## Data extracts
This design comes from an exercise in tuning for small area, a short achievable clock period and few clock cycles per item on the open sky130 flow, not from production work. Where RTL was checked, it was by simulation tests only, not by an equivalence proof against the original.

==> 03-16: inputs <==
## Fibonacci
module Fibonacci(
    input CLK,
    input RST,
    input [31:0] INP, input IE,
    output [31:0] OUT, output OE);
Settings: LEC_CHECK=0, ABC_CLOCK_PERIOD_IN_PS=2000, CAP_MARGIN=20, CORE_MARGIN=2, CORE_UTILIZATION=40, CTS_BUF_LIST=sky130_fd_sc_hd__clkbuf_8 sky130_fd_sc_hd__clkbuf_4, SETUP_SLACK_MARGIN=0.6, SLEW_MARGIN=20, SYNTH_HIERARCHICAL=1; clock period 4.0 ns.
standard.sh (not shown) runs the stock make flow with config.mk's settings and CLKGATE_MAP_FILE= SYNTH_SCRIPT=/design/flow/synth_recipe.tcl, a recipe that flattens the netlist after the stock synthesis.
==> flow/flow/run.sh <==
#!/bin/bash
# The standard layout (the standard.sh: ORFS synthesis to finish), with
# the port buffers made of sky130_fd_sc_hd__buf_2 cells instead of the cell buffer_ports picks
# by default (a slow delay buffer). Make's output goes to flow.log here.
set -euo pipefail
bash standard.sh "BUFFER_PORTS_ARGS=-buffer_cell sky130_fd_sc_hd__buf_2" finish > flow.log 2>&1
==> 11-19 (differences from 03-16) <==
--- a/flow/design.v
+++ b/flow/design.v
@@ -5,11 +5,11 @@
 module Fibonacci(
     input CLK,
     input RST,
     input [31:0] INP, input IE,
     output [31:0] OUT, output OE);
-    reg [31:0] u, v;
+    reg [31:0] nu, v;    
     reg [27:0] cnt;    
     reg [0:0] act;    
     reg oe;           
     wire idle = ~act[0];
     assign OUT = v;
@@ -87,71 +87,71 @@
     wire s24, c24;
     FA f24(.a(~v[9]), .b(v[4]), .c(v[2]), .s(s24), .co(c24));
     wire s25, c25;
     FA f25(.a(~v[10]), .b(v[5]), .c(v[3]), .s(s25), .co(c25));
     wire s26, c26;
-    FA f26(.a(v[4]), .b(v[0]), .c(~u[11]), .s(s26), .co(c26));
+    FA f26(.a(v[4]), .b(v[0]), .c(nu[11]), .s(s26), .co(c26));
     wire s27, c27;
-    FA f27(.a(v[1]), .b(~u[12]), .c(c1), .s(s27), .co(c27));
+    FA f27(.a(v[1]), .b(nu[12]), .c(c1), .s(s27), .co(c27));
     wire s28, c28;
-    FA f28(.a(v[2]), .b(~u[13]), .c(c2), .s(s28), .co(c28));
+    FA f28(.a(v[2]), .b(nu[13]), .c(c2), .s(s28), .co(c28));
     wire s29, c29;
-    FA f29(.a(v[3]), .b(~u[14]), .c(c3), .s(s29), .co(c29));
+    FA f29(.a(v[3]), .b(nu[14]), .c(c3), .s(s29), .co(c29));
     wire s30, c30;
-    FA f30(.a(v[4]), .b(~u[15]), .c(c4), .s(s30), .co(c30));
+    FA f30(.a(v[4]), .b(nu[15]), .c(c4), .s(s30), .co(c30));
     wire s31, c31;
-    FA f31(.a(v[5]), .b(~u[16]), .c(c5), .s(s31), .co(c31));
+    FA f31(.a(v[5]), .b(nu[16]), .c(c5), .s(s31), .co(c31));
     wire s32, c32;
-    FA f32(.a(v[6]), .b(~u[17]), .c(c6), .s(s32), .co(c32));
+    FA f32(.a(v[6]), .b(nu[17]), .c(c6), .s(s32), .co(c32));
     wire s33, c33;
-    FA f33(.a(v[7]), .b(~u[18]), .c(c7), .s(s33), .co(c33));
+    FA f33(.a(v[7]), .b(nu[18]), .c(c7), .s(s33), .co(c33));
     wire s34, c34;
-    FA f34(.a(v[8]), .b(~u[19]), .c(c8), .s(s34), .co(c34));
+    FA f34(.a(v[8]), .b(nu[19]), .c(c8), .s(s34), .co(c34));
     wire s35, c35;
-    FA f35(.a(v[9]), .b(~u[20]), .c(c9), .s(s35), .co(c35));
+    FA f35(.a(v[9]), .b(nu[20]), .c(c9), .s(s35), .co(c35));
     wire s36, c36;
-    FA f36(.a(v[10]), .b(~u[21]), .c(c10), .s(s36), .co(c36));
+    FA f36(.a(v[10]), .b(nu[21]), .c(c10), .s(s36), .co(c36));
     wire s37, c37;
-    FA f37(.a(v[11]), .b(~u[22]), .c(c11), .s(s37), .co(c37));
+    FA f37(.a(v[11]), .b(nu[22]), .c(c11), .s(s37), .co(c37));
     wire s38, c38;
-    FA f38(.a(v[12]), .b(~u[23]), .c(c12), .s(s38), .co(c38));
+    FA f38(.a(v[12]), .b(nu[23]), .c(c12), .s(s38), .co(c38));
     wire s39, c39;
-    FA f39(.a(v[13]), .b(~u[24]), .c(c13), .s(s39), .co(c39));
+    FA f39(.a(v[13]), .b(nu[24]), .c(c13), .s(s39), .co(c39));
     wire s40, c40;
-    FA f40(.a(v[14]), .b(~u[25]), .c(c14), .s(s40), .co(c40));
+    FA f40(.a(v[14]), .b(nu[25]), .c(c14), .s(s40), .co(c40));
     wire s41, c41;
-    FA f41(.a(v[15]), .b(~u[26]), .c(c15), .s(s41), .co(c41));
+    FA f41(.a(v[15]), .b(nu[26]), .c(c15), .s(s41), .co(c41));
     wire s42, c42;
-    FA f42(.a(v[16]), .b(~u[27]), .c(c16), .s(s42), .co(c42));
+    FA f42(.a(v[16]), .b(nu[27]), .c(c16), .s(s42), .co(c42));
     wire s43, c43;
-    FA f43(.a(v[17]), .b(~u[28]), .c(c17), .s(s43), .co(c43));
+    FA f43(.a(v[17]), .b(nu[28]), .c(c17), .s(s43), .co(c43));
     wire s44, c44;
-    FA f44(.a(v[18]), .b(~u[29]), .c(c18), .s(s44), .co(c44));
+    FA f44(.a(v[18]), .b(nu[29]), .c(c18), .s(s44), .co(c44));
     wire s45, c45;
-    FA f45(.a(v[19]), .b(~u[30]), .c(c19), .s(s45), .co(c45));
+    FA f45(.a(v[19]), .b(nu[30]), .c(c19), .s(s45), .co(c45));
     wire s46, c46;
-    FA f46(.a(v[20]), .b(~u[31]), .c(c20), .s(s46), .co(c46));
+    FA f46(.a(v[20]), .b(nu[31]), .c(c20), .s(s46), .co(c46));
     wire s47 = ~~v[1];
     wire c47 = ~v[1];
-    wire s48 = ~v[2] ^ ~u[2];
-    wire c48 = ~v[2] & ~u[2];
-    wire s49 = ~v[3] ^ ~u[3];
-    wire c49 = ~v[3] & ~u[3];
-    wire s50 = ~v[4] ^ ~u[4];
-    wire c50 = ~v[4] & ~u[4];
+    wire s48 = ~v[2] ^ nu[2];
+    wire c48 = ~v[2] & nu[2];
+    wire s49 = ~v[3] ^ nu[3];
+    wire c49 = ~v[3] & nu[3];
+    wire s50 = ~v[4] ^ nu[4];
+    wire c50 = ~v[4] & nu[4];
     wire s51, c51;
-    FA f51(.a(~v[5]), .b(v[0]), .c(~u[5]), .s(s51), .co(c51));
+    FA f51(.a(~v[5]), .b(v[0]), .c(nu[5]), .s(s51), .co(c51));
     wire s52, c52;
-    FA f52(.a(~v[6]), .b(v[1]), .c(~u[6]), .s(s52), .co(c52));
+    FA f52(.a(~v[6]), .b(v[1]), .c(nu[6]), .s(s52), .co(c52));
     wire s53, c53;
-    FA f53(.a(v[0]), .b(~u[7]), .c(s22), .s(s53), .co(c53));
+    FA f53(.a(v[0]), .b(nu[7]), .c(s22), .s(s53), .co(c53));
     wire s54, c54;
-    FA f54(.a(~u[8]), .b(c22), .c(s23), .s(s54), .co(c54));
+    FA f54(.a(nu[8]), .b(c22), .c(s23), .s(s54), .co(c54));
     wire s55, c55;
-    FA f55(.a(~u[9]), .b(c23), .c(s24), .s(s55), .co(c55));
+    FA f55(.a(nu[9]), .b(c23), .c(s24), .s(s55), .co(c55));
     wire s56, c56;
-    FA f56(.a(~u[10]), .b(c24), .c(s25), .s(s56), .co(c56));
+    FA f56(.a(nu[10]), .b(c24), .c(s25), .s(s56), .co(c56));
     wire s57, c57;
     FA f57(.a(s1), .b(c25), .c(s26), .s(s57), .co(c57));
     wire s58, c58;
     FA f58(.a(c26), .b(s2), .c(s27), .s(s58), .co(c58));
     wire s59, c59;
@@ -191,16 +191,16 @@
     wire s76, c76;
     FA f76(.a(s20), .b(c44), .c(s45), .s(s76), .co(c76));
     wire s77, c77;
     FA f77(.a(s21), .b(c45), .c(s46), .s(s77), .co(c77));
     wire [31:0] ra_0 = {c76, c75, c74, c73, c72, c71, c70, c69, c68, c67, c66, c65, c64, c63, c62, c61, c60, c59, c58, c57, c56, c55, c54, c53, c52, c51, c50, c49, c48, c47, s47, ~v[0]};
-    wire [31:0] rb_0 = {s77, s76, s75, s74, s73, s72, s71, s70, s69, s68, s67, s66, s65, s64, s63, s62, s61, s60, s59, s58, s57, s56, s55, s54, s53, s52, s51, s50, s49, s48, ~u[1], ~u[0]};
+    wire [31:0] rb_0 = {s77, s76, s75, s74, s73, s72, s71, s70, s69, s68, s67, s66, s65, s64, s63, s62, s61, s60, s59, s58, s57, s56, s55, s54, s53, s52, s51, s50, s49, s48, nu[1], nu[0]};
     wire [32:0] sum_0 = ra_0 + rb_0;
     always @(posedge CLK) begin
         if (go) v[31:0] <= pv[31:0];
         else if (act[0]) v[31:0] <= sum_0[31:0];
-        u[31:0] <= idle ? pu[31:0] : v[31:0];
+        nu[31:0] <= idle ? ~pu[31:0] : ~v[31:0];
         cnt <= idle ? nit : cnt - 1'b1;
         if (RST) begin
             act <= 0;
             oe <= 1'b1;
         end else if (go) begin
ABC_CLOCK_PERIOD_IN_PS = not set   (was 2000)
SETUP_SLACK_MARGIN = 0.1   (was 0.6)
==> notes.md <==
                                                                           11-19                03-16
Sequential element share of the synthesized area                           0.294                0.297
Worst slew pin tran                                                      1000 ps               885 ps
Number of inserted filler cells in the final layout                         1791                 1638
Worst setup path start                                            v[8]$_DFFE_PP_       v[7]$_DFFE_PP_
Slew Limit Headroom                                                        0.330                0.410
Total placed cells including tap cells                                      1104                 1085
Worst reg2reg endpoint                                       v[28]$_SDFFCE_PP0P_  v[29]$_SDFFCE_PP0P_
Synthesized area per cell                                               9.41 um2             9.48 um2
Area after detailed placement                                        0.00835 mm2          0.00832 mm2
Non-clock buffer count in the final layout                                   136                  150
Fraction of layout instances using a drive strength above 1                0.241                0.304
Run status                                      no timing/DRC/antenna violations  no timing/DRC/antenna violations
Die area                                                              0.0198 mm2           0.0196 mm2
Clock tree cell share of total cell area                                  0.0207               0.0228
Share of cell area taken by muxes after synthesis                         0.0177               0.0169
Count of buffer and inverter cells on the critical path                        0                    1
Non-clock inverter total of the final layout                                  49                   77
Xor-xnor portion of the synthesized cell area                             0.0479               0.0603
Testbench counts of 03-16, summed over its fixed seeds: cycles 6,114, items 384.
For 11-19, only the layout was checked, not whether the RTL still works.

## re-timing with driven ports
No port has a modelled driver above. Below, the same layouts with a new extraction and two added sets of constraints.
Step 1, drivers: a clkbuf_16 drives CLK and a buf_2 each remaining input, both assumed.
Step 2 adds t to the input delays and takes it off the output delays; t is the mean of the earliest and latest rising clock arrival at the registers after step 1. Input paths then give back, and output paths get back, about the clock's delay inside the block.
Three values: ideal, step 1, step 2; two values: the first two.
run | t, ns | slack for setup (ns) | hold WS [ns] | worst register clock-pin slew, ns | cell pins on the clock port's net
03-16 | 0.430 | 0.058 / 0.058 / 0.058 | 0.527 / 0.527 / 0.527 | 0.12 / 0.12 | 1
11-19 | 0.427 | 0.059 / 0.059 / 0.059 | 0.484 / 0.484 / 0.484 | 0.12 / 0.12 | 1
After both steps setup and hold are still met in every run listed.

## Work required
Within the data above, the lines from the one with "reg [0:0] act;" to the one with "f34(.a(v[8]), .b(nu[19]), .c(c8), .s(s34), .co(c34));" must be repeated exactly; no other line belongs in the answer.

## Solution below
     reg [0:0] act;    
     reg oe;           
     wire idle = ~act[0];
     assign OUT = v;
@@ -87,71 +87,71 @@
     wire s24, c24;
     FA f24(.a(~v[9]), .b(v[4]), .c(v[2]), .s(s24), .co(c24));
     wire s25, c25;
     FA f25(.a(~v[10]), .b(v[5]), .c(v[3]), .s(s25), .co(c25));
     wire s26, c26;
-    FA f26(.a(v[4]), .b(v[0]), .c(~u[11]), .s(s26), .co(c26));
+    FA f26(.a(v[4]), .b(v[0]), .c(nu[11]), .s(s26), .co(c26));
     wire s27, c27;
-    FA f27(.a(v[1]), .b(~u[12]), .c(c1), .s(s27), .co(c27));
+    FA f27(.a(v[1]), .b(nu[12]), .c(c1), .s(s27), .co(c27));
     wire s28, c28;
-    FA f28(.a(v[2]), .b(~u[13]), .c(c2), .s(s28), .co(c28));
+    FA f28(.a(v[2]), .b(nu[13]), .c(c2), .s(s28), .co(c28));
     wire s29, c29;
-    FA f29(.a(v[3]), .b(~u[14]), .c(c3), .s(s29), .co(c29));
+    FA f29(.a(v[3]), .b(nu[14]), .c(c3), .s(s29), .co(c29));
     wire s30, c30;
-    FA f30(.a(v[4]), .b(~u[15]), .c(c4), .s(s30), .co(c30));
+    FA f30(.a(v[4]), .b(nu[15]), .c(c4), .s(s30), .co(c30));
     wire s31, c31;
-    FA f31(.a(v[5]), .b(~u[16]), .c(c5), .s(s31), .co(c31));
+    FA f31(.a(v[5]), .b(nu[16]), .c(c5), .s(s31), .co(c31));
     wire s32, c32;
-    FA f32(.a(v[6]), .b(~u[17]), .c(c6), .s(s32), .co(c32));
+    FA f32(.a(v[6]), .b(nu[17]), .c(c6), .s(s32), .co(c32));
     wire s33, c33;
-    FA f33(.a(v[7]), .b(~u[18]), .c(c7), .s(s33), .co(c33));
+    FA f33(.a(v[7]), .b(nu[18]), .c(c7), .s(s33), .co(c33));
     wire s34, c34;
-    FA f34(.a(v[8]), .b(~u[19]), .c(c8), .s(s34), .co(c34));
+    FA f34(.a(v[8]), .b(nu[19]), .c(c8), .s(s34), .co(c34));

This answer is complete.